O Estado de São Paulo, n. 45730, 31/12/2018. Política, p. A5

 

Embaixada do Brasil vai mudar, diz Netanyahu

Vinicius Neder

31/12/2018

 

 

O primeiro-ministro de Israel, Binyamin Netanyahu, afirmou ontem à comunidade judaica que o presidente eleito Jair Bolsonaro lhe garantiu na sexta-feira que a mudança da embaixada brasileira de Tel-Aviv para Jerusalém é questão de tempo.

Exigência de líderes evangélicos que apoiaram o então presidenciável do PSL e têm uma relação religiosa com o país do Oriente Médio, a troca foi promessa do então candidato ao Planalto e é polêmica. Países árabes, com os quais o Brasil teve superávit de US$ 6,2 bilhões em 2017, são contrários e já sinalizaram que poderão retaliar comercialmente. A intenção do novo presidente aproximou os dois líderes, mas nenhum anúncio público foi feito após as reuniões da sexta, no Rio.

“Ele (Bolsonaro) me disse que a transferência da embaixada não era uma questão de se (será feita), mas uma questão de quando (ocorrerá)”, afirmou Netanyahu, no encontro no Rio. Segundo o premiê, a conversa foi semelhante à que teve com Donald Trump, após a eleição do presidente americano, em 2016. Os EUA, onde o eleitorado judaico é expressivo, completaram a mudança de sua embaixada para Jerusalém – decisão, tomada em 1995, mas só adotada em maio de 2018.

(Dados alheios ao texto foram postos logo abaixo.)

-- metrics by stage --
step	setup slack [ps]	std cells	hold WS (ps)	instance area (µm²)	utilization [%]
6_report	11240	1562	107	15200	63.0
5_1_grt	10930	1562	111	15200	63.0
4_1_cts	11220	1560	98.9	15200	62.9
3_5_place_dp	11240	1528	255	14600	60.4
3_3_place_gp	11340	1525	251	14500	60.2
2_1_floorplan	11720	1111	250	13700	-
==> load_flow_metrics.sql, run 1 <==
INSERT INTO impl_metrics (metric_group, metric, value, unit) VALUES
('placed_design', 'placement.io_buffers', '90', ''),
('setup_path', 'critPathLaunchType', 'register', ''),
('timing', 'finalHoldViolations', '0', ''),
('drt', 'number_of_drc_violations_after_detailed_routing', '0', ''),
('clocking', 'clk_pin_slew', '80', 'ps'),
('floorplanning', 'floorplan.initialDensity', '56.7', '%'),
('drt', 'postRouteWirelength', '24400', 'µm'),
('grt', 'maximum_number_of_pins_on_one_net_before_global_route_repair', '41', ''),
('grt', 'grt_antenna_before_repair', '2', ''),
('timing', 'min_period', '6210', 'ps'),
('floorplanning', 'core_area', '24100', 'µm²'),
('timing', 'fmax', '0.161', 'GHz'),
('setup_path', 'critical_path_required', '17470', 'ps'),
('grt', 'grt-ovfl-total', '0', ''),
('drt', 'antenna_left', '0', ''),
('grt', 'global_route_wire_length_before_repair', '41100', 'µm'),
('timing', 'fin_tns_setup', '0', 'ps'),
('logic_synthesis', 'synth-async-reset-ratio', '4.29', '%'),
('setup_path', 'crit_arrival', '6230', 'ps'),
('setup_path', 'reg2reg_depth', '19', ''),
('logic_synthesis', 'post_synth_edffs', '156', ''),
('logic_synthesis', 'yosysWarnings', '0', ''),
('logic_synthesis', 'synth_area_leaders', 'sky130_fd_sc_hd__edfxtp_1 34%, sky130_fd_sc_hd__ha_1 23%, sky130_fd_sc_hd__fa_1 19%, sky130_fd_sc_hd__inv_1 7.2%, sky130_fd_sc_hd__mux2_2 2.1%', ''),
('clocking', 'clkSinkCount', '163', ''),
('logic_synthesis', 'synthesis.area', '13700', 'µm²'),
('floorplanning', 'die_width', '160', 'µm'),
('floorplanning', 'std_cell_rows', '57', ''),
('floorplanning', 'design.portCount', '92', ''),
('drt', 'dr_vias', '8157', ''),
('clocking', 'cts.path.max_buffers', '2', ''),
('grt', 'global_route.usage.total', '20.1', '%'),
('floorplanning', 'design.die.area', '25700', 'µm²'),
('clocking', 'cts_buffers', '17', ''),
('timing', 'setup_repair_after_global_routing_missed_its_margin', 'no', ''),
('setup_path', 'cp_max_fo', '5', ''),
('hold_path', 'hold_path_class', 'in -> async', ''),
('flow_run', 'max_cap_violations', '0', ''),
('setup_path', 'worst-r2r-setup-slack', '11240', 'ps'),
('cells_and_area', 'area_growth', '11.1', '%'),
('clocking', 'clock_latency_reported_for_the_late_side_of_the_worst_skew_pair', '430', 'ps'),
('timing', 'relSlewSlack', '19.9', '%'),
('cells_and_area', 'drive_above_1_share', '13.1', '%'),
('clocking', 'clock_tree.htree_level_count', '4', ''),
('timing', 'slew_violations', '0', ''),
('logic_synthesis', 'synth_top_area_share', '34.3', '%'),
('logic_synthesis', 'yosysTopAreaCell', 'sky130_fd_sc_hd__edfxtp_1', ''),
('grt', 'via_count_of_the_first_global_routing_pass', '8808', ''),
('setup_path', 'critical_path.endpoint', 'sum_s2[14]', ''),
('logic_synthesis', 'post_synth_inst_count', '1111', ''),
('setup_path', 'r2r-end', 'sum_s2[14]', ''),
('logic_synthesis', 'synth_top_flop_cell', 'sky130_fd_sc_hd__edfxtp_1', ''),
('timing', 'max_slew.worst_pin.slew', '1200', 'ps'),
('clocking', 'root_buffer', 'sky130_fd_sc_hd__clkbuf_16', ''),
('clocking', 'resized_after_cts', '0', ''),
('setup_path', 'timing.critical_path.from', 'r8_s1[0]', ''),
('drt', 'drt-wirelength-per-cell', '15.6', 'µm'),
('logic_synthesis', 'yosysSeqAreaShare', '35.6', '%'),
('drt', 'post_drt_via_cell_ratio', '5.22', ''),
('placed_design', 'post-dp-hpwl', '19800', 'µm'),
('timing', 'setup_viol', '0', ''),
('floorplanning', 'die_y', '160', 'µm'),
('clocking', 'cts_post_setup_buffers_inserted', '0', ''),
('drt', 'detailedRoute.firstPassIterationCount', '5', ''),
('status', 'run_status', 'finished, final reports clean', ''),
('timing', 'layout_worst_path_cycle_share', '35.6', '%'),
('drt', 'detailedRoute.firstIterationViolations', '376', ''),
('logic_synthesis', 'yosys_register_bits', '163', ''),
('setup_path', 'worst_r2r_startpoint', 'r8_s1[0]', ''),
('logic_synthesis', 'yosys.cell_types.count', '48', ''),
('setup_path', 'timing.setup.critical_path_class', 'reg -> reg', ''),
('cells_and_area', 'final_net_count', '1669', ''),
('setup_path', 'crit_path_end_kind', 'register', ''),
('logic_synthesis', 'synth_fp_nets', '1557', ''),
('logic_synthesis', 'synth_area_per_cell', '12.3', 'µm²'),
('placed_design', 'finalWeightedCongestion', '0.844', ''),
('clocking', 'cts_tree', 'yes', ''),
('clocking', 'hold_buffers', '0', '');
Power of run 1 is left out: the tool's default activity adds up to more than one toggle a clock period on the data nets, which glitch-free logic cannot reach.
<file path="src/rtl/rate_limited_poll_scheduler_top_assert.svh">
// Assertion macros for the poll scheduler RTL.
// Included by modules that carry concurrent checks; no other dependencies.
`ifndef RATE_LIMITED_POLL_SCHEDULER_TOP_ASSERT_SVH
`define RATE_LIMITED_POLL_SCHEDULER_TOP_ASSERT_SVH

`ifndef SYNTHESIS
`define RLPS_ASSERT(lbl, clk, rst_n, prop, msg) \
    lbl: assert property (@(posedge clk) disable iff (!(rst_n)) prop) else $error(msg);
`define RLPS_ASSERT_NR(lbl, clk, prop, msg) \
    lbl: assert property (@(posedge clk) prop) else $error(msg);
`else
`define RLPS_ASSERT(lbl, clk, rst_n, prop, msg)
`define RLPS_ASSERT_NR(lbl, clk, prop, msg)
`endif

`endif

</file>
<file path="src/rtl/rlps_pkg.sv">
// Shared types, codes and helper functions of the poll scheduler.
// No dependencies.
package rlps_pkg;

    localparam int NUM_SLOTS = 13;
    localparam int MASK_W    = 13;
    localparam int SLOT_W    = 4;
    localparam int CFG_IDX_W = 2;
    localparam int CFG_W     = 32;

    localparam logic [SLOT_W-1:0] LOCATION_SLOT = SLOT_W'(1);
    localparam logic [SLOT_W-1:0] CELL_SLOT     = SLOT_W'(11);
    localparam logic [SLOT_W-1:0] MODE_SLOT     = SLOT_W'(12);

    localparam logic [31:0] MODE_INTERVAL_RST     = 32'(5000 * 1000);
    localparam logic [31:0] LOCATION_INTERVAL_RST = 32'(1500 * 1000);
    localparam logic [7:0]  INDEX_BASE            = 8'h40;
    localparam logic [7:0]  MODE_STBY             = 8'h00;

    localparam logic [2:0] REQ_POLL      = 3'd0;
    localparam logic [2:0] REQ_RESP      = 3'd1;
    localparam logic [2:0] REQ_MODE_RESP = 3'd2;
    localparam logic [2:0] REQ_TMO       = 3'd3;
    localparam logic [2:0] REQ_FAIL      = 3'd4;

    localparam logic [CFG_IDX_W-1:0] CFG_MASK      = CFG_IDX_W'(0);
    localparam logic [CFG_IDX_W-1:0] CFG_CELL_CNT  = CFG_IDX_W'(1);
    localparam logic [CFG_IDX_W-1:0] CFG_MODE_INTV = CFG_IDX_W'(2);
    localparam logic [CFG_IDX_W-1:0] CFG_LOC_INTV  = CFG_IDX_W'(3);

    typedef struct packed {
        logic [2:0]  req_type;
        logic [31:0] time_us;
        logic [7:0]  mode_byte;
    } t_in;

    typedef struct packed {
        logic              issued;
        logic [SLOT_W-1:0] slot;
        logic [7:0]        index_byte;
        logic              polling_on;
        logic              busy_res;
        logic [7:0]        current_mode;
    } t_out;

    typedef struct packed {
        logic [MASK_W-1:0] slot_enable_mask;
        logic [7:0]        cell_count;
        logic [31:0]       mode_interval;
        logic [31:0]       location_interval;
        logic              mask_wr;
        logic [MASK_W-1:0] mask_new;
    } t_cfg;

    // lowest enabled slot, 0 when none
    function automatic logic [SLOT_W-1:0] first_slot(input logic [MASK_W-1:0] mask);
        logic [SLOT_W-1:0] res;
        res = '0;
        for (int i = NUM_SLOTS - 1; i >= 0; i--) begin
            if (i < MASK_W && mask[i]) res = SLOT_W'(i);
        end
        return res;
    endfunction

    // next enabled slot after s around the ring, 0 when none
    function automatic logic [SLOT_W-1:0] next_slot(input logic [MASK_W-1:0] mask,
                                                  input logic [SLOT_W-1:0] s);
        logic [SLOT_W:0]   sum;
        logic [SLOT_W-1:0] c;
        logic [SLOT_W-1:0] res;
        res = '0;
        for (int k = NUM_SLOTS; k >= 1; k--) begin
            sum = {1'b0, s} + (SLOT_W + 1)'(k);
            if (sum >= (SLOT_W + 1)'(NUM_SLOTS)) sum = sum - (SLOT_W + 1)'(NUM_SLOTS);
            c = sum[SLOT_W-1:0];
            if (mask[c]) res = c;
        end
        return res;
    endfunction

endpackage

</file>
<file path="src/rtl/rate_limited_poll_scheduler_top.sv">
// Path: an accepted item waits in the input register, and its result in the result register.
// Throughput: one item per cycle unless the output stalls; the step is one combinational pass.
// Result register holds a waiting result; while it waits, an empty input register still takes a new item.
// Reset: synchronous, active low; all scheduler state and config return to defaults at once.
// Top level of the poll scheduler; depends on rlps_pkg, rlps_cfg and rlps_sched.
module rate_limited_poll_scheduler_top (
    input  logic                           i_clk,
    input  logic                           i_rst_n,
    input  logic                           i_in_valid,
    output logic                           o_in_stall,
    input  rlps_pkg::t_in                  i_in_data,
    output logic                           o_out_valid,
    input  logic                           i_out_stall,
    output rlps_pkg::t_out                 o_out_data,
    input  logic                           i_cfg_we,
    input  logic [rlps_pkg::CFG_IDX_W-1:0] i_cfg_idx,
    input  logic [rlps_pkg::CFG_W-1:0]     i_cfg_data
);

    logic           r_in_vld;
    rlps_pkg::t_in  r_in;
    logic           r_out_vld;
    rlps_pkg::t_out r_out;
    logic           go;
    rlps_pkg::t_cfg cfg;
    rlps_pkg::t_out res;

    assign go         = r_in_vld && (!r_out_vld || !i_out_stall);
    assign o_in_stall = r_in_vld && !go;

    rlps_cfg u_cfg (
        .i_clk      (i_clk),
        .i_rst_n    (i_rst_n),
        .i_cfg_we   (i_cfg_we),
        .i_cfg_idx  (i_cfg_idx),
        .i_cfg_data (i_cfg_data),
        .o_cfg      (cfg)
    );

    rlps_sched u_sched (
        .i_clk   (i_clk),
        .i_rst_n (i_rst_n),
        .i_go    (go),
        .i_item  (r_in),
        .i_cfg   (cfg),
        .o_res   (res)
    );

    always_ff @(posedge i_clk) begin
        if (!i_rst_n) begin
            r_in_vld  <= 1'b0;
            r_out_vld <= 1'b0;
        end else begin
            if (!o_in_stall) r_in_vld <= i_in_valid;
            if (go) r_out_vld <= 1'b1;
            else if (!i_out_stall) r_out_vld <= 1'b0;
        end
    end

    always_ff @(posedge i_clk) begin
        if (!o_in_stall && i_in_valid) r_in <= i_in_data;
        if (go) r_out <= res;
    end

    assign o_out_valid = r_out_vld;
    assign o_out_data  = r_out;

endmodule

</file>
<file path="src/rtl/rlps_cfg.sv">
// Configuration register file of the poll scheduler.
// Depends on rlps_pkg.
module rlps_cfg (
    input  logic                          i_clk,
    input  logic                          i_rst_n,
    input  logic                          i_cfg_we,
    input  logic [rlps_pkg::CFG_IDX_W-1:0] i_cfg_idx,
    input  logic [rlps_pkg::CFG_W-1:0]    i_cfg_data,
    output rlps_pkg::t_cfg                o_cfg
);

    logic [rlps_pkg::MASK_W-1:0] r_mask;
    logic [7:0]                  r_cell_cnt;
    logic [31:0]                 r_mode_intv;
    logic [31:0]                 r_loc_intv;

    always_ff @(posedge i_clk) begin
        if (!i_rst_n) begin
            r_mask      <= '0;
            r_cell_cnt  <= '0;
            r_mode_intv <= rlps_pkg::MODE_INTERVAL_RST;
            r_loc_intv  <= rlps_pkg::LOCATION_INTERVAL_RST;
        end else if (i_cfg_we) begin
            case (i_cfg_idx)
                rlps_pkg::CFG_MASK:      r_mask      <= i_cfg_data[rlps_pkg::MASK_W-1:0];
                rlps_pkg::CFG_CELL_CNT:  r_cell_cnt  <= i_cfg_data[7:0];
                rlps_pkg::CFG_MODE_INTV: r_mode_intv <= i_cfg_data[31:0];
                rlps_pkg::CFG_LOC_INTV:  r_loc_intv  <= i_cfg_data[31:0];
                default: ;
            endcase
        end
    end

    assign o_cfg.slot_enable_mask  = r_mask;
    assign o_cfg.cell_count        = r_cell_cnt;
    assign o_cfg.mode_interval     = r_mode_intv;
    assign o_cfg.location_interval = r_loc_intv;
    assign o_cfg.mask_wr           = i_cfg_we && (i_cfg_idx == rlps_pkg::CFG_MASK);
    assign o_cfg.mask_new          = i_cfg_data[rlps_pkg::MASK_W-1:0];

endmodule

</file>
<file path="src/rtl/rlps_sched.sv">
// Scheduler state and combinational event step.
// Depends on rlps_pkg and the assertion macro header.
`include "rate_limited_poll_scheduler_top_assert.svh"

module rlps_sched (
    input  logic           i_clk,
    input  logic           i_rst_n,
    input  logic           i_go,
    input  rlps_pkg::t_in  i_item,
    input  rlps_pkg::t_cfg i_cfg,
    output rlps_pkg::t_out o_res
);

    logic                        r_outst, n_outst;
    logic                        r_resp, n_resp;
    logic                        r_tmo, n_tmo;
    logic                        r_fail, n_fail;
    logic [rlps_pkg::SLOT_W-1:0] r_pos, n_pos;
    logic [7:0]                  r_cnt, n_cnt;
    logic [7:0]                  r_limit, n_limit;
    logic [31:0]                 r_mode_stamp, n_mode_stamp;
    logic [31:0]                 r_loc_stamp, n_loc_stamp;
    logic                        r_enable, n_enable;
    logic [7:0]                  r_mode, n_mode;

    logic                        retire;
    logic                        outst_mid;
    logic                        send;
    logic                        adv;
    logic [7:0]                  cnt_mid;
    logic [31:0]                 mode_age;
    logic [31:0]                 loc_age;
    logic [rlps_pkg::SLOT_W-1:0] npos;
    logic [rlps_pkg::SLOT_W-1:0] fpos;
    logic                        issued;
    logic [rlps_pkg::SLOT_W-1:0] sent_slot;
    logic [7:0]                  idx;

    assign mode_age = i_item.time_us - r_mode_stamp;
    assign loc_age  = i_item.time_us - r_loc_stamp;
    assign npos     = rlps_pkg::next_slot(i_cfg.slot_enable_mask, r_pos);
    assign fpos     = rlps_pkg::first_slot(i_cfg.mask_new);

    always_comb begin
        n_outst      = r_outst;
        n_resp       = r_resp;
        n_tmo        = r_tmo;
        n_fail       = r_fail;
        n_pos        = r_pos;
        n_cnt        = r_cnt;
        n_limit      = r_limit;
        n_mode_stamp = r_mode_stamp;
        n_loc_stamp  = r_loc_stamp;
        n_enable     = r_enable;
        n_mode       = r_mode;
        retire       = 1'b0;
        outst_mid    = r_outst;
        send         = 1'b0;
        adv          = 1'b0;
        cnt_mid      = r_cnt;
        issued       = 1'b0;
        sent_slot    = '0;
        idx          = '0;
        if (i_go) begin
            case (i_item.req_type)
                rlps_pkg::REQ_POLL: begin
                    retire = r_outst && (r_fail || r_resp || r_tmo);
                    if (retire) begin
                        outst_mid = 1'b0;
                        n_outst   = 1'b0;
                        n_tmo     = 1'b0;
                    end
                    if (r_enable && !outst_mid && (i_cfg.slot_enable_mask != '0)) begin
                        send = 1'b1;
                        if (r_pos == rlps_pkg::MODE_SLOT) begin
                            if (mode_age < i_cfg.mode_interval) send = 1'b0;
                            else n_mode_stamp = i_item.time_us;
                        end else if (r_pos == rlps_pkg::LOCATION_SLOT) begin
                            if (loc_age < i_cfg.location_interval) send = 1'b0;
                            else n_loc_stamp = i_item.time_us;
                        end
                        if (send) begin
                            n_outst   = 1'b1;
                            n_resp    = 1'b0;
                            n_tmo     = 1'b0;
                            n_fail    = 1'b0;
                            issued    = 1'b1;
                            sent_slot = r_pos;
                            if (r_pos == rlps_pkg::CELL_SLOT) begin
                                idx     = rlps_pkg::INDEX_BASE + r_cnt;
                                cnt_mid = r_cnt + 8'd1;
                            end
                        end
                        n_cnt = cnt_mid;
                        adv   = (r_pos == rlps_pkg::CELL_SLOT) ? (cnt_mid >= r_limit) : 1'b1;
                        if (adv) begin
                            n_pos = npos;
                            if (npos == rlps_pkg::CELL_SLOT) begin
                                n_cnt   = '0;
                                n_limit = i_cfg.cell_count;
                            end
                        end
                    end
                end
                rlps_pkg::REQ_RESP: begin
                    n_resp = 1'b1;
                end
                rlps_pkg::REQ_MODE_RESP: begin
                    n_resp = 1'b1;
                    if (i_item.mode_byte != r_mode) begin
                        if (r_enable && r_mode != rlps_pkg::MODE_STBY &&
                            i_item.mode_byte == rlps_pkg::MODE_STBY) begin
                            n_enable = 1'b0;
                        end else if (!r_enable && r_mode == rlps_pkg::MODE_STBY &&
                                     i_item.mode_byte != rlps_pkg::MODE_STBY) begin
                            n_enable = 1'b1;
                        end
                        n_mode = i_item.mode_byte;
                    end
                end
                rlps_pkg::REQ_TMO: begin
                    n_tmo = 1'b1;
                end
                rlps_pkg::REQ_FAIL: begin
                    n_fail = 1'b1;
                end
                default: ;
            endcase
        end else if (i_cfg.mask_wr) begin
            n_pos   = fpos;
            n_cnt   = '0;
            n_limit = (fpos == rlps_pkg::CELL_SLOT) ? i_cfg.cell_count : 8'd0;
        end
    end

    always_ff @(posedge i_clk) begin
        if (!i_rst_n) begin
            r_outst      <= 1'b0;
            r_resp       <= 1'b0;
            r_tmo        <= 1'b0;
            r_fail       <= 1'b0;
            r_pos        <= '0;
            r_cnt        <= '0;
            r_limit      <= '0;
            r_mode_stamp <= '0;
            r_loc_stamp  <= '0;
            r_enable     <= 1'b1;
            r_mode       <= '0;
        end else begin
            r_outst      <= n_outst;
            r_resp       <= n_resp;
            r_tmo        <= n_tmo;
            r_fail       <= n_fail;
            r_pos        <= n_pos;
            r_cnt        <= n_cnt;
            r_limit      <= n_limit;
            r_mode_stamp <= n_mode_stamp;
            r_loc_stamp  <= n_loc_stamp;
            r_enable     <= n_enable;
            r_mode       <= n_mode;
        end
    end

    assign o_res.issued       = issued;
    assign o_res.slot         = sent_slot;
    assign o_res.index_byte   = idx;
    assign o_res.polling_on   = n_enable;
    assign o_res.busy_res     = n_outst;
    assign o_res.current_mode = n_mode;

    `RLPS_ASSERT(a_issue_sets_busy, i_clk, i_rst_n, (i_go && issued) |=> r_outst, "issue without outstanding")
    `RLPS_ASSERT(a_issue_enabled_slot, i_clk, i_rst_n, (i_go && issued) |-> i_cfg.slot_enable_mask[sent_slot], "issued slot not enabled")
    `RLPS_ASSERT(a_pos_enabled, i_clk, i_rst_n, (i_cfg.slot_enable_mask != '0) |-> i_cfg.slot_enable_mask[r_pos], "position on disabled slot")
    `RLPS_ASSERT(a_cell_bound, i_clk, i_rst_n, (r_pos == rlps_pkg::CELL_SLOT) |-> (r_cnt < r_limit || r_cnt == 8'd0), "cell counter past limit")
    `RLPS_ASSERT_NR(a_reset_idle, i_clk, !i_rst_n |=> (!r_outst && r_enable), "reset state wrong")

endmodule

</file>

A transferência da embaixada é um gesto de reconhecimento da cidade sagrada como capital do Estado de Israel, questão que divide árabes e israelenses no conflito no Oriente Médio, além da própria comunidade internacional. Os palestinos reivindicam a porção oriental da cidade como capital de seu futuro Estado, mas os israelenses a consideram indivisível. Pelo plano de partilha da Palestina, de 1947, a cidade deveria ter status internacional, mas Israel tomou a parte ocidental na guerra de 1948. Anexada pela Jordânia, a porção do Oriente de Jerusalém foi ocupada por Israel na Guerra dos Seis Dias, em 1967.

Além dos EUA, apenas a Guatemala reconheceu Jerusalém como capital de Israel. O Paraguai fizera o mesmo, mas recuou da sua decisão. Para algumas correntes evangélicas, a criação do Estado de Israel é um indício do fim dos tempos e de possível volta de Jesus Cristo à Terra, depois que os judeus O aceitarem como Messias. Nessa visão, a mudança da capital para Jerusalém seria fundamental.

Por isso, pastores de várias denominações neopentecostais apoiam Israel.

Lucros. Apesar dos dividendos políticos que o reconhecimento de Jerusalém traria aos israelenses, Netanyahu concentrou ontem uma apresentação a jornalistas brasileiros na possível cooperação econômica entre os dois países. O premiê traçou o panorama de uma economia global em mudança constante e descreveu Israel como uma “potência tecnológica”, com destaque para segurança cibernética, tecnologia da informação, agricultura de precisão e de reaproveitamento de água.

Netanyahu ressaltou que o Brasil é um dos maiores mercados do mundo. Para facilitar os contatos comerciais, disse que a diplomacia israelense está em contatos com o Chade, na África, para liberar a passagem de voos pelo espaço aéreo. A medida poderia encurtar em quatro horas o voo entre Tel-Aviv e São Paulo. Segundo o premiê, o mesmo foi feito com a Índia – a distensão na relação diplomática com a Arábia Saudita permitiu o uso do espaço aéreo no voo entre Tel-Aviv a Mumbai.

Segundo uma autoridade de alto escalão do governo israelense, apesar da ênfase no lado comercial da relação entre Brasil e Israel, os campos político e econômico são equivalentes na aproximação. Para Israel, não haveria uma relação “condicional” entre os dois campos.

Netanyahu não trabalha com a possibilidade de Bolsonaro voltar atrás na promessa sobre a embaixada, mas o interesse de ampliar exportações para o Brasil se mantém mesmo assim. Em 2017, o Brasil teve déficit de US$ 400 milhões em sua relação comercial com Israel. Para o premiê, a transferência não tornaria o País alvo potencial de ações terroristas. Ele lembrou não houve sequer um ataque após a mudança da embaixada americana.